Work item -> Going through the records that follow, please count the lines with "synthesis" in them and give only the count.

Data extracts ->
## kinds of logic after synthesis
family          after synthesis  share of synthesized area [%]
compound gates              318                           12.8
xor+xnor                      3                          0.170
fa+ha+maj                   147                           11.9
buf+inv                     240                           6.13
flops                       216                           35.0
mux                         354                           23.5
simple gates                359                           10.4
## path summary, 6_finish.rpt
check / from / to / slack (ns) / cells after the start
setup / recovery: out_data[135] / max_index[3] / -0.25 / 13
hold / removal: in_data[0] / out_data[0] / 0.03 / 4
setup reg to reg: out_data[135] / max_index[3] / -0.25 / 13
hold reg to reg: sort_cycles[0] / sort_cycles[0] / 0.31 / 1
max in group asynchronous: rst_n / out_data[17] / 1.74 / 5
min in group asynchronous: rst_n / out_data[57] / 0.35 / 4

Output -> 2